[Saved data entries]
-*-

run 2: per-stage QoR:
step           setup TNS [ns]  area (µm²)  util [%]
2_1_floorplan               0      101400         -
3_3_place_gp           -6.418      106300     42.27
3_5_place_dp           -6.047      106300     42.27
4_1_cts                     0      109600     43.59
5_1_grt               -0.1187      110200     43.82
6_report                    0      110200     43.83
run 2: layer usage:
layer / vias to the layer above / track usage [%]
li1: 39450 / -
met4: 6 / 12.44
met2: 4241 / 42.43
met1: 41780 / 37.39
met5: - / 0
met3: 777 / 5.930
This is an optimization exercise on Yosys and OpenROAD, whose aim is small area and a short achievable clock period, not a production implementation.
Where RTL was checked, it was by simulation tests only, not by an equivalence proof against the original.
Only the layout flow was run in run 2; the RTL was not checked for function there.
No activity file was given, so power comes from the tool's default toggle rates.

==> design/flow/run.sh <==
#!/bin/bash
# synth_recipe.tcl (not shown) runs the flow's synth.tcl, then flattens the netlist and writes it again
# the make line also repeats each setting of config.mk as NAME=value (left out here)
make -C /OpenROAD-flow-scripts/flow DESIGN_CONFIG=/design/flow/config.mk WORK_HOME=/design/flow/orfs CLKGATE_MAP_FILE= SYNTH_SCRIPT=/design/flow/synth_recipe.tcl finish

-*-

* **Activity**: Take every line from the data that includes the word "usage".

* **Answer section**:
run 2: layer usage:
layer / vias to the layer above / track usage [%]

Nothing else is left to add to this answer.